Partitioning a table by date

Source: Internet
Author: User

An Internet statistics zoning problem using SpagoBI and hive?

1 originally based on the date of the partition and then splicing SQL will be very complex, need to judge in where conditions whether cross-year, cross-month, cross-day and other issues.

2 Hive's Custom function cannot return a string condition after a where condition for data filtering, but can return a Boolean for data filtering.

For example: Custom Function Date_where (StartTime, EndTime), the return format according to the start date and end date is:

Year=2015 and month=08 and day > 1 and Day < 10 stitching into where date_where ("2015-08-01", "2015-08-10") is not supported.


Second, based on the above problem, the partition is established by the date (DT)

Step1 Creating a Database

1 Create tvlog_test database tvlog_test;


STEP2 Creating a data table

1 Creating TVLOG_TCL data tables

CREATE table if not exists TVLOG_TEST.TVLOG_TCL (

ID string,

UserID String,

Channelid String,

ChannelName string,

Region string,

Channelcode String,

IP String,

StartTime String,

Endtime String,

Fromchannel String,

Tochannel String,

Mac String,

DeviceID String,

Dnum string

)

Partitioned by (DT string)

stored as ORC;

2 Creating Epg_wiki_info data tables

CREATE table if not exists tvlog_test.epg_wiki_info (

ID string,

Name String,

StartTime String,

Endtime String,

Wikiscreenshots Array<string>

Wikicover map<string, String>

Wikititle String,

tags array<string>

Wikiid String,

Channelcode String,

ChannelName string,

Timestamp string

)

Partitioned by (DT string)

stored as ORC;


STEP3 enable hive dynamic partition insertion

Set hive.exec.dynamic.partition=true;

Set hive.exec.dynamic.partition.mode=nonstrict;

Set hive.exec.max.dynamic.partitions.pernode=1000;


STEP4 Inserting data (2015-09-01 ~ 2015-09-05)
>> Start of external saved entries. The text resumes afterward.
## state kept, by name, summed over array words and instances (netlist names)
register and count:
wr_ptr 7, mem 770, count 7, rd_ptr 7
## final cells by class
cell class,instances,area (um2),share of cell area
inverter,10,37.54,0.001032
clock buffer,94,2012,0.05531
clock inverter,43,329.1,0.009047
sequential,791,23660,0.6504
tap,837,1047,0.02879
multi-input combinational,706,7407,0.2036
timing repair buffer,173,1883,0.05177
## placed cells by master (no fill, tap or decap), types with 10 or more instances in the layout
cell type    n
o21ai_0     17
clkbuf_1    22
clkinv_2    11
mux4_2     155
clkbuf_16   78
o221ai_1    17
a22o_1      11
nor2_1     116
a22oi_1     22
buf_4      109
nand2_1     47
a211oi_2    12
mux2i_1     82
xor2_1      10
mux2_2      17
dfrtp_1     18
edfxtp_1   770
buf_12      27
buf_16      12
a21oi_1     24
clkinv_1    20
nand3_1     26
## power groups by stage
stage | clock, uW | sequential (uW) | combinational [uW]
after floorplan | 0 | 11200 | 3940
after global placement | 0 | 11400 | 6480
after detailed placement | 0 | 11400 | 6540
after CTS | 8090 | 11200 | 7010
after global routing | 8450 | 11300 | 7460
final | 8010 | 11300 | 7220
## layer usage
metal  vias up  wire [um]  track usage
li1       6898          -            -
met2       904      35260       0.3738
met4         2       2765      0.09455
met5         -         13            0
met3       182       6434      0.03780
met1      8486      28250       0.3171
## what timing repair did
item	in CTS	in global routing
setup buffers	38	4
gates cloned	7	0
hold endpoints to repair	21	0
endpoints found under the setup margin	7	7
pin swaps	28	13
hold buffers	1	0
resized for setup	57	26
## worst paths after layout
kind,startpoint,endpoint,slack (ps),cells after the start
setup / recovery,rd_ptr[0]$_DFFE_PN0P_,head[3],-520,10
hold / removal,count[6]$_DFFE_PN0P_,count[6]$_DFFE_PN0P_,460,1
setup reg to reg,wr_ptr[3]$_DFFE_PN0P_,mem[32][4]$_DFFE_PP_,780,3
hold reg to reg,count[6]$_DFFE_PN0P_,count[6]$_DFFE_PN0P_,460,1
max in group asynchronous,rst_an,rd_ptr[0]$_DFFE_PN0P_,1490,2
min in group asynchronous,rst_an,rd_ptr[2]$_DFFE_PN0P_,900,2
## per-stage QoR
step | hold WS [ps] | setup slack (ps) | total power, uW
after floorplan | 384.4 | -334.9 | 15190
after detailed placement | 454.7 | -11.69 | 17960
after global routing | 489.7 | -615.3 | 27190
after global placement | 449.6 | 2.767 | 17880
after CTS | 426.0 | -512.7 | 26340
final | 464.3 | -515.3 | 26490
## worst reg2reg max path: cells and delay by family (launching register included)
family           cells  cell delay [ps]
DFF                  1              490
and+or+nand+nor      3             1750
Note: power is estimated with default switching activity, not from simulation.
[src/cam_types_pkg.sv]
package cam_types_pkg;

  // one stored word; the key occupies the low bits.
  typedef struct packed {
    logic [cam_cfg_pkg::cam_payload_w-1:0] payload;
    logic [cam_cfg_pkg::cam_key_w-1:0]     key;
  } cam_entry_t;

  // write request, accepted when valid and ready are both high.
  typedef struct packed {
    logic       valid;
    cam_entry_t entry;
  } cam_write_t;

  // snoop request; a plain strobe without back-pressure.
  typedef struct packed {
    logic                              valid;
    logic [cam_cfg_pkg::cam_key_w-1:0] key;
  } cam_snoop_t;

  // snoop answer. The entry is zero on a miss.
  typedef struct packed {
    logic       hit;
    cam_entry_t entry;
  } cam_result_t;

endpackage

[src/cam_store.sv]
module cam_store #(
  parameter int n_entries = cam_cfg_pkg::cam_default_entries,
  localparam int idx_w = (n_entries > 1) ? $clog2(n_entries) : 1
) (
  input  logic                     clk,
  input  logic                     rst_an,
  input  logic                     wr_en,
  input  logic [idx_w-1:0]         wr_index,
  input  cam_types_pkg::cam_entry_t wr_entry,
  input  logic                     clr_en,
  input  logic [idx_w-1:0]         clr_index,
  output cam_types_pkg::cam_entry_t entries [n_entries],
  output logic [n_entries-1:0]     valid
);

  always_ff @(posedge clk or negedge rst_an) begin
    if (!rst_an) begin
      for (int i = 0; i < n_entries; i++) begin
        entries[i] <= '0;
      end
    end else begin
      for (int i = 0; i < n_entries; i++) begin
        if (wr_en && wr_index == idx_w'(i)) begin
          entries[i] <= wr_entry;
        end
      end
    end
  end

  // the write target is never a valid entry, so a write and a clear never meet.
  always_ff @(posedge clk or negedge rst_an) begin
    if (!rst_an) begin
      valid <= '0;
    end else begin
      for (int i = 0; i < n_entries; i++) begin
        if (clr_en && clr_index == idx_w'(i)) begin
          valid[i] <= 1'b0;
        end
        if (wr_en && wr_index == idx_w'(i)) begin
          valid[i] <= 1'b1;
        end
      end
    end
  end

endmodule

[config.mk]
export PLATFORM = sky130hd
export DESIGN_NAME = cam_store
export DESIGN_NICKNAME = d
export VERILOG_FILES = /design/src/cam_cfg_pkg.sv /design/src/cam_types_pkg.sv /design/src/cam_store.sv
export SDC_FILE = /design/constraint.sdc
export NUM_CORES = 2
export LEC_CHECK = 0
export ABC_AREA = 1
export ABC_CLOCK_PERIOD_IN_PS = 1800
export BUFFER_PORTS_ARGS = -buffer_cell sky130_fd_sc_hd__buf_2
export CAP_MARGIN = 20
export CORE_AREA = 3 3 748 750
export DETAILED_ROUTE_END_ITERATION = 6
export DIE_AREA = 0 0 751 753
export PLACE_DENSITY = 0.33
export SLEW_MARGIN = 20
export SYNTH_ARGS = -nofsm -noshare
export SYNTH_HDL_FRONTEND = slang
export SYNTH_SLANG_ARGS = --single-unit
[constraint.sdc]
create_clock -name clk -period 1.8 [get_ports clk]
set_input_delay 0.36 -clock clk [delete_from_list [all_inputs] [get_ports clk]]
set_output_delay 0.36 -clock clk [all_outputs]
set_load 0.1 [all_outputs]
1 inserting data into the TVLOG_TEST.TVLOG_TCL table

Insert Overwrite table TVLOG_TEST.TVLOG_TCL

Partition (DT)

Select ID, userid, Channelid, ChannelName, Region,

Channelcode, IP, StartTime, Endtime, Fromchannel,

Tochannel, Mac, DeviceID, dnum, DT

From TVLOG.TVLOG_TCL

Where year = + and month = 9 and (day between 1 and 5);


2 inserting data into the Tvlog_test.epg_wiki_info table

Insert Overwrite table Tvlog_test.epg_wiki_info

Partition (DT)

Select ID, name, StartTime, Endtime, Wikiscreenshots, Wikicover,

Wikititle, tags, wikiid, channelcode, channelname, timestamp, DT

From Tvlog.epg_wiki_info

where dt between ' 2015-09-01 ' and ' 2015-09-05 ';


Partitioning a table by date

Contact Us

The content source of this page is from Internet, which doesn't represent Alibaba Cloud's opinion; products and services mentioned on that page don't have any relationship with Alibaba Cloud. If the content of the page makes you feel confusing, please write us an email, we will handle the problem within 5 days after receiving your email.
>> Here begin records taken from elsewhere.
### config.mk
export PLATFORM = sky130hd
export DESIGN_NAME = rv32_core
export DESIGN_NICKNAME = d
export VERILOG_FILES = /design/src/hw/rv32_pkg.sv /design/src/hw/rv32_core.sv /design/src/hw/rv32_mem_stage.sv /design/src/hw/rv32_exec_stage.sv /design/src/hw/rv32_decode_stage.sv /design/src/hw/rv32_fetch_stage.sv /design/src/hw/rv32_register_file.sv
export VERILOG_INCLUDE_DIRS = /design/src /design/src/hw
export SDC_FILE = /design/constraint.sdc
export NUM_CORES = 2
export LEC_CHECK = 0
export ABC_CLOCK_PERIOD_IN_PS = 12420
export BUFFER_PORTS_ARGS = -buffer_cell sky130_fd_sc_hd__buf_2
export CAP_MARGIN = 30
export CORE_UTILIZATION = 63
export CTS_CLUSTER_DIAMETER = 80
export CTS_CLUSTER_SIZE = 10
export DETAILED_ROUTE_END_ITERATION = 12
export GPL_TIMING_DRIVEN = 1
export PLACE_DENSITY = 0.86
export SYNTH_ARGS = -nofsm -noshare
export SYNTH_HDL_FRONTEND = slang
export SYNTH_SLANG_ARGS = --single-unit
### constraint.sdc
create_clock -name clk -period 12.42 [get_ports clk]
set_input_delay 1.242 -clock clk [delete_from_list [all_inputs] [get_ports clk]]
set_output_delay 1.242 -clock clk [all_outputs]
set_load 0.02 [all_outputs]
### src/hw/rv32_cfg.svh
// ----------------------------------------
// Build-time sizes for the RV32 core
// Include in any module that needs them
// ----------------------------------------
`ifndef RV32_CFG_SVH
`define RV32_CFG_SVH

// First fetch address after reset
`define RV32_RESET_PC 32'h0000_0000

// Data RAM depth in words, must be a power of two
`define RV32_DMEM_WORDS 64

// Architectural integer registers
`define RV32_NUM_REGS 32

`endif
### src/hw/rv32_pkg.sv
// ----------------------------------------
// Shared types of the RV32 pipeline
// Instruction views, opcodes, ALU ops and
// the records passed between stages
// ----------------------------------------
package rv32_pkg;

    typedef logic [31:0] rv32_word;
    typedef logic [4:0]  rv_reg_id_t;

    // Register-register layout, also the source of S/B/U/J immediate bits
    typedef struct packed {
        logic [6:0] funct7;
        rv_reg_id_t rs2;
        rv_reg_id_t rs1;
        logic [2:0] funct3;
        rv_reg_id_t rd;
        logic [6:0] opcode;
    } rv_r_view_t;

    typedef struct packed {
        logic [11:0] imm;
        rv_reg_id_t  rs1;
        logic [2:0]  funct3;
        rv_reg_id_t  rd;
        logic [6:0]  opcode;
    } rv_i_view_t;

    typedef union packed {
        rv_r_view_t r;
        rv_i_view_t i;
    } rv_instr_t;

    typedef enum logic [6:0] {
        OPC_OP_IMM = 7'b0010011,
        OPC_OP     = 7'b0110011,
        OPC_LUI    = 7'b0110111,
        OPC_JAL    = 7'b1101111,
        OPC_BRANCH = 7'b1100011,
        OPC_LOAD   = 7'b0000011,
        OPC_STORE  = 7'b0100011
    } rv_opcode_e;

    typedef enum logic [2:0] {
        ALU_ADD,
        ALU_SUB,
        ALU_AND,
        ALU_OR,
        ALU_XOR,
        ALU_PASS_B
    } alu_op_e;

    typedef struct packed {
        logic      valid;
        rv32_word  pc;
        rv_instr_t instr;
    } fetch_buffer_data_t;

    typedef struct packed {
        logic       valid;
        rv32_word   pc;
        rv_reg_id_t rd;
        logic       reg_write;
        alu_op_e    alu_op;
        logic       use_imm;
        rv32_word   op1;
        rv32_word   op2;
        rv32_word   imm;
        logic       is_branch;
        logic       branch_ne;
        logic       is_jal;
        logic       is_load;
        logic       is_store;
    } decoded_buffer_data_t;

    // Result doubles as the data RAM address for loads and stores
    typedef struct packed {
        logic       valid;
        rv_reg_id_t rd;
        logic       reg_write;
        logic       is_load;
        logic       is_store;
        rv32_word   result;
        rv32_word   store_data;
    } exec_buffer_data_t;

    typedef struct packed {
        logic       valid;
        rv_reg_id_t rd;
        logic       reg_write;
        rv32_word   result;
    } mem_buffer_data_t;

endpackage

### src/hw/rv32_core.sv
// ----------------------------------------
// RV32 five-stage core, top level
// Instruction port in, stage records out
// as debug ports for the testbench
// ----------------------------------------
`timescale 1ns/1ps
`include "rv32_cfg.svh"

module rv32_core (
    input  logic                           clk,
    input  logic                           resetn,
    input  rv32_pkg::rv_instr_t            instr_bus,
    input  logic                           instr_ready,
    output rv32_pkg::rv32_word             instr_addr,
    output rv32_pkg::rv32_word             pc,
    output rv32_pkg::fetch_buffer_data_t   instr_buff_data,
    output rv32_pkg::decoded_buffer_data_t decoded_buff_data,
    output rv32_pkg::exec_buffer_data_t    exec_buff_data,
    output rv32_pkg::mem_buffer_data_t     mem_buff_data
);
    import rv32_pkg::*;

    logic       exec_jump;
    rv32_word   exec_jump_addr;
    logic       dec_stall;
    rv_reg_id_t dec_rs1;
    rv_reg_id_t dec_rs2;
    rv32_word   dec_reg1;
    rv32_word   dec_reg2;
    logic       wb_we;

    // Jump beats stall; pc only moves when a word is accepted
    always_ff @(posedge clk) begin
        if (!resetn) begin
            pc <= `RV32_RESET_PC;
        end else if (exec_jump) begin
            pc <= exec_jump_addr;
        end else if (!dec_stall && instr_ready) begin
            pc <= pc + 32'd4;
        end
    end

    assign wb_we = mem_buff_data.valid && mem_buff_data.reg_write;

    rv32_register_file u_register_file (
        .clk    (clk),
        .resetn (resetn),
        .r1     (dec_rs1),
        .r2     (dec_rs2),
        .rw     (mem_buff_data.rd),
        .write  (wb_we),
        .d      (mem_buff_data.result),
        .o1     (dec_reg1),
        .o2     (dec_reg2)
    );

    rv32_fetch_stage u_fetch_stage (
        .clk        (clk),
        .resetn     (resetn),
        .pc         (pc),
        .stall      (dec_stall),
        .flush      (exec_jump),
        .instr      (instr_bus),
        .ready      (instr_ready),
        .addr       (instr_addr),
        .fetch_data (instr_buff_data)
    );

    // Hazard check sees the execute and memory inputs
    rv32_decode_stage u_decode_stage (
        .clk          (clk),
        .resetn       (resetn),
        .instr_data   (instr_buff_data),
        .flush        (exec_jump),
        .reg1         (dec_reg1),
        .reg2         (dec_reg2),
        .exec_rd_busy (decoded_buff_data),
        .mem_rd_busy  (exec_buff_data),
        .decode_data  (decoded_buff_data),
        .stall        (dec_stall),
        .rs1          (dec_rs1),
        .rs2          (dec_rs2)
    );

    rv32_exec_stage u_exec_stage (
        .clk          (clk),
        .resetn       (resetn),
        .decoded_data (decoded_buff_data),
        .exec_data    (exec_buff_data),
        .do_jump      (exec_jump),
        .jump_addr    (exec_jump_addr)
    );

    rv32_mem_stage u_mem_stage (
        .clk       (clk),
        .resetn    (resetn),
        .exec_data (exec_buff_data),
        .mem_data  (mem_buff_data)
    );

    // Jump targets come from execute, so alignment is a whole-core property
    a_pc_aligned: assert property (
        @(posedge clk) disable iff (!resetn)
        pc[1:0] == 2'b00
    ) else $error("pc not word aligned: %h", pc);

endmodule

### src/hw/rv32_mem_stage.sv
// ----------------------------------------
// Memory stage with local data RAM
// Word loads and stores only; produces the
// record that writes the register file
// ----------------------------------------
`timescale 1ns/1ps
`include "rv32_cfg.svh"

module rv32_mem_stage (
    input  logic                        clk,
    input  logic                        resetn,
    input  rv32_pkg::exec_buffer_data_t exec_data,
    output rv32_pkg::mem_buffer_data_t  mem_data
);
    import rv32_pkg::*;

    localparam int AW = $clog2(`RV32_DMEM_WORDS);

    rv32_word      dmem [`RV32_DMEM_WORDS];
    logic [AW-1:0] idx;
    rv32_word      load_word;

    // Word address wraps at the RAM depth
    assign idx       = exec_data.result[AW+1:2];
    assign load_word = dmem[idx];

    always_ff @(posedge clk) begin
        if (exec_data.valid && exec_data.is_store) begin
            dmem[idx] <= exec_data.store_data;
        end
    end

    always_ff @(posedge clk) begin
        if (!resetn) begin
            mem_data.valid     <= 1'b0;
            mem_data.reg_write <= 1'b0;
        end else begin
            mem_data.valid     <= exec_data.valid;
            mem_data.rd        <= exec_data.rd;
            mem_data.reg_write <= exec_data.reg_write && !exec_data.is_store;
            mem_data.result    <= exec_data.is_load ? load_word : exec_data.result;
        end
    end

endmodule

### src/hw/rv32_exec_stage.sv
// ----------------------------------------
// Execute stage
// ALU, branch decision and jump target;
// do_jump goes straight back to fetch/pc
// ----------------------------------------
`timescale 1ns/1ps

module rv32_exec_stage (
    input  logic                           clk,
    input  logic                           resetn,
    input  rv32_pkg::decoded_buffer_data_t decoded_data,
    output rv32_pkg::exec_buffer_data_t    exec_data,
    output logic                           do_jump,
    output rv32_pkg::rv32_word             jump_addr
);
    import rv32_pkg::*;

    rv32_word          op_b;
    rv32_word          alu_out;
    rv32_word          link;
    logic              equal;
    logic              taken;
    exec_buffer_data_t nxt;

    assign op_b = decoded_data.use_imm ? decoded_data.imm : decoded_data.op2;
    assign link = decoded_data.pc + 32'd4;

    always_comb begin
        case (decoded_data.alu_op)
            ALU_ADD: alu_out = decoded_data.op1 + op_b;
            ALU_SUB: alu_out = decoded_data.op1 - op_b;
            ALU_AND: alu_out = decoded_data.op1 & op_b;
            ALU_OR:  alu_out = decoded_data.op1 | op_b;
            ALU_XOR: alu_out = decoded_data.op1 ^ op_b;
            default: alu_out = op_b;
        endcase
    end

    // BNE inverts the equality test
    assign equal     = decoded_data.op1 == decoded_data.op2;
    assign taken     = decoded_data.is_jal ||
                       (decoded_data.is_branch && (equal != decoded_data.branch_ne));
    assign do_jump   = decoded_data.valid && taken;
    assign jump_addr = decoded_data.pc + decoded_data.imm;

    always_comb begin
        nxt.valid      = decoded_data.valid;
        nxt.rd         = decoded_data.rd;
        nxt.reg_write  = decoded_data.reg_write;
        nxt.is_load    = decoded_data.is_load;
        nxt.is_store   = decoded_data.is_store;
        nxt.result     = decoded_data.is_jal ? link : alu_out;
        nxt.store_data = decoded_data.op2;
    end

    always_ff @(posedge clk) begin
        if (!resetn) begin
            exec_data.valid     <= 1'b0;
            exec_data.reg_write <= 1'b0;
        end else begin
            exec_data <= nxt;
        end
    end

    // The record behind a taken jump is on the wrong path
    a_jump_flushes_decode: assert property (
        @(posedge clk) disable iff (!resetn)
        do_jump |=> !decoded_data.valid
    ) else $error("decode record still valid after a jump");

endmodule

### src/hw/rv32_decode_stage.sv
// ----------------------------------------
// Decode stage
// Builds operands and immediates, and
// stalls on hazards with in-flight writes
// ----------------------------------------
`timescale 1ns/1ps

module rv32_decode_stage (
    input  logic                           clk,
    input  logic                           resetn,
    input  rv32_pkg::fetch_buffer_data_t   instr_data,
    input  logic                           flush,
    input  rv32_pkg::rv32_word             reg1,
    input  rv32_pkg::rv32_word             reg2,
    input  rv32_pkg::decoded_buffer_data_t exec_rd_busy,
    input  rv32_pkg::exec_buffer_data_t    mem_rd_busy,
    output rv32_pkg::decoded_buffer_data_t decode_data,
    output logic                           stall,
    output rv32_pkg::rv_reg_id_t           rs1,
    output rv32_pkg::rv_reg_id_t           rs2
);
    import rv32_pkg::*;

    rv_instr_t            ins;
    decoded_buffer_data_t nxt;
    logic                 known;
    logic                 use_rs1;
    logic                 use_rs2;
    rv32_word             imm_i;
    rv32_word             imm_s;
    rv32_word             imm_b;
    rv32_word             imm_u;
    rv32_word             imm_j;

    assign ins = instr_data.instr;
    assign rs1 = ins.r.rs1;
    assign rs2 = ins.r.rs2;

    // Immediate formats, S/B/U/J taken from the R view fields
    assign imm_i = {{20{ins.i.imm[11]}}, ins.i.imm};
    assign imm_s = {{20{ins.r.funct7[6]}}, ins.r.funct7, ins.r.rd};
    assign imm_b = {{19{ins.r.funct7[6]}}, ins.r.funct7[6], ins.r.rd[0],
                    ins.r.funct7[5:0], ins.r.rd[4:1], 1'b0};
    assign imm_u = {ins.r.funct7, ins.r.rs2, ins.r.rs1, ins.r.funct3, 12'h000};
    assign imm_j = {{11{ins.r.funct7[6]}}, ins.r.funct7[6], ins.r.rs1, ins.r.funct3,
                    ins.r.rs2[0], ins.r.funct7[5:0], ins.r.rs2[4:1], 1'b0};

    function automatic alu_op_e funct3_op(input logic [2:0] f3, input logic sub);
        case (f3)
            3'b000:  return sub ? ALU_SUB : ALU_ADD;
            3'b100:  return ALU_XOR;
            3'b110:  return ALU_OR;
            default: return ALU_AND;
        endcase
    endfunction

    // Destination still owed by execute or memory
    function automatic logic pending(input rv_reg_id_t id);
        return id != '0 &&
            ((exec_rd_busy.valid && exec_rd_busy.reg_write && exec_rd_busy.rd == id) ||
             (mem_rd_busy.valid && mem_rd_busy.reg_write && mem_rd_busy.rd == id));
    endfunction

    always_comb begin
        nxt        = '0;
        nxt.pc     = instr_data.pc;
        nxt.rd     = ins.r.rd;
        nxt.op1    = reg1;
        nxt.op2    = reg2;
        nxt.alu_op = ALU_ADD;
        known      = 1'b0;
        use_rs1    = 1'b1;
        use_rs2    = 1'b0;
        case (rv_opcode_e'(ins.r.opcode))
            OPC_OP_IMM: begin
                known         = ins.r.funct3 inside {3'b000, 3'b100, 3'b110, 3'b111};
                nxt.reg_write = 1'b1;
                nxt.use_imm   = 1'b1;
                nxt.imm       = imm_i;
                nxt.alu_op    = funct3_op(ins.r.funct3, 1'b0);
            end
            OPC_OP: begin
                known = (ins.r.funct7 == 7'h00 &&
                         ins.r.funct3 inside {3'b000, 3'b100, 3'b110, 3'b111}) ||
                        (ins.r.funct7 == 7'h20 && ins.r.funct3 == 3'b000);
                use_rs2       = 1'b1;
                nxt.reg_write = 1'b1;
                nxt.alu_op    = funct3_op(ins.r.funct3, ins.r.funct7[5]);
            end
            OPC_LUI: begin
                known         = 1'b1;
                use_rs1       = 1'b0;
                nxt.reg_write = 1'b1;
                nxt.use_imm   = 1'b1;
                nxt.imm       = imm_u;
                nxt.alu_op    = ALU_PASS_B;
            end
            OPC_JAL: begin
                known         = 1'b1;
                use_rs1       = 1'b0;
                nxt.reg_write = 1'b1;
                nxt.is_jal    = 1'b1;
                nxt.imm       = imm_j;
            end
            OPC_BRANCH: begin
                // BEQ and BNE only
                known         = ins.r.funct3[2:1] == 2'b00;
                use_rs2       = 1'b1;
                nxt.is_branch = 1'b1;
                nxt.branch_ne = ins.r.funct3[0];
                nxt.imm       = imm_b;
            end
            OPC_LOAD: begin
                known         = ins.r.funct3 == 3'b010;
                nxt.reg_write = 1'b1;
                nxt.is_load   = 1'b1;
                nxt.use_imm   = 1'b1;
                nxt.imm       = imm_i;
            end
            OPC_STORE: begin
                known        = ins.r.funct3 == 3'b010;
                use_rs2      = 1'b1;
                nxt.is_store = 1'b1;
                nxt.use_imm  = 1'b1;
                nxt.imm      = imm_s;
            end
            default: known = 1'b0;
        endcase
        // Writes to x0 never leave decode
        if (ins.r.rd == '0) begin
            nxt.reg_write = 1'b0;
        end
        nxt.valid = instr_data.valid && known;
    end

    always_comb begin
        stall = instr_data.valid &&
                ((use_rs1 && pending(rs1)) || (use_rs2 && pending(rs2)));
    end

    // Bubble on reset, jump or hazard
    always_ff @(posedge clk) begin
        if (!resetn || flush || stall) begin
            decode_data.valid     <= 1'b0;
            decode_data.reg_write <= 1'b0;
        end else begin
            decode_data <= nxt;
        end
    end

endmodule

### src/hw/rv32_fetch_stage.sv
// ----------------------------------------
// Fetch stage
// Presents pc on the instruction port and
// latches the returned word for decode
// ----------------------------------------
`timescale 1ns/1ps

module rv32_fetch_stage (
    input  logic                          clk,
    input  logic                          resetn,
    input  rv32_pkg::rv32_word            pc,
    input  logic                          stall,
    input  logic                          flush,
    input  rv32_pkg::rv_instr_t           instr,
    input  logic                          ready,
    output rv32_pkg::rv32_word            addr,
    output rv32_pkg::fetch_buffer_data_t  fetch_data
);

    assign addr = pc;

    always_ff @(posedge clk) begin
        if (!resetn) begin
            fetch_data.valid <= 1'b0;
        end else if (flush) begin
            // Wrong-path word is dropped
            fetch_data.valid <= 1'b0;
        end else if (!stall) begin
            // No word this cycle when the memory is not ready
            fetch_data.valid <= ready;
            fetch_data.pc    <= pc;
            fetch_data.instr <= instr;
        end
    end

    // A jump from execute always kills the word behind it
    a_flush_kills_fetch: assert property (
        @(posedge clk) disable iff (!resetn)
        flush |=> !fetch_data.valid
    ) else $error("fetch record valid after flush");

endmodule

### src/hw/rv32_register_file.sv
// ----------------------------------------
// Integer register file, 2 read / 1 write
// Write-first reads, x0 hard-wired to zero
// ----------------------------------------
`timescale 1ns/1ps
`include "rv32_cfg.svh"

module rv32_register_file (
    input  logic                 clk,
    input  logic                 resetn,
    input  rv32_pkg::rv_reg_id_t r1,
    input  rv32_pkg::rv_reg_id_t r2,
    input  rv32_pkg::rv_reg_id_t rw,
    input  logic                 write,
    input  rv32_pkg::rv32_word   d,
    output rv32_pkg::rv32_word   o1,
    output rv32_pkg::rv32_word   o2
);
    import rv32_pkg::*;

    rv32_word regs [`RV32_NUM_REGS];

    // Bypass the word being written this cycle
    function automatic rv32_word read_port(input rv_reg_id_t id);
        rv32_word value;
        if (id == '0) begin
            value = '0;
        end else if (write && rw == id) begin
            value = d;
        end else begin
            value = regs[id];
        end
        return value;
    endfunction

    always_comb begin
        o1 = read_port(r1);
        o2 = read_port(r2);
    end

    always_ff @(posedge clk) begin
        if (!resetn) begin
            for (int i = 0; i < `RV32_NUM_REGS; i++) begin
                regs[i] <= '0;
            end
        end else if (write && rw != '0) begin
            regs[rw] <= d;
        end
    end

endmodule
If you find any instances of plagiarism from the community, please send an email to: info-contact@alibabacloud.com and provide relevant evidence. A staff member will contact you within 5 working days.

A Free Trial That Lets You Build Big!

Start building with 50+ products and up to 12 months usage for Elastic Compute Service

  • Sales Support

    1 on 1 presale consultation

  • After-Sales Support

    24/7 Technical Support 6 Free Tickets per Quarter Faster Response

  • Alibaba Cloud offers highly flexible support services tailored to meet your exact needs.